#### [What is expected]
Verbatim, and with nothing else, reproduce the data below from its first line through the line containing "export CAP_MARGIN = 20".

[[ Record excerpts open ]]

Background: an optimization exercise with open tools, aiming at a short achievable clock period and few clock cycles. Do not read the settings as production practice.
At most, simulation tests tie the RTL to the original design; equivalence was not proved.
The RTL of runs 1, 2, 4 and 5 was laid out without a check of its function.

File: config.mk
export PLATFORM = sky130hd
export DESIGN_NAME = cpu_top
export DESIGN_NICKNAME = cpu_top
export VERILOG_FILES = /design/flow/design.v
export SDC_FILE = /design/flow/constraint.sdc
export NUM_CORES = 4
export LEC_CHECK = 0
export ABC_CLOCK_PERIOD_IN_PS = 3000
export CAP_MARGIN = 20
export CORE_MARGIN = 2
export CORE_UTILIZATION = 40
export SETUP_SLACK_MARGIN = 4.2
export SLEW_MARGIN = 20
File: constraint.sdc
create_clock -name core_clock -period 7.5 [get_ports {clk}]
set_input_delay 1.5000 -clock core_clock [delete_from_list [all_inputs] [get_ports {clk}]]
set_output_delay 1.5000 -clock core_clock [all_outputs]
set_load 0.01 [all_outputs]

[[ Record excerpts closed ]]

#### [Answer box]
Background: an optimization exercise with open tools, aiming at a short achievable clock period and few clock cycles. Do not read the settings as production practice.
At most, simulation tests tie the RTL to the original design; equivalence was not proved.
The RTL of runs 1, 2, 4 and 5 was laid out without a check of its function.

File: config.mk
export PLATFORM = sky130hd
export DESIGN_NAME = cpu_top
export DESIGN_NICKNAME = cpu_top
export VERILOG_FILES = /design/flow/design.v
export SDC_FILE = /design/flow/constraint.sdc
export NUM_CORES = 4
export LEC_CHECK = 0
export ABC_CLOCK_PERIOD_IN_PS = 3000
export CAP_MARGIN = 20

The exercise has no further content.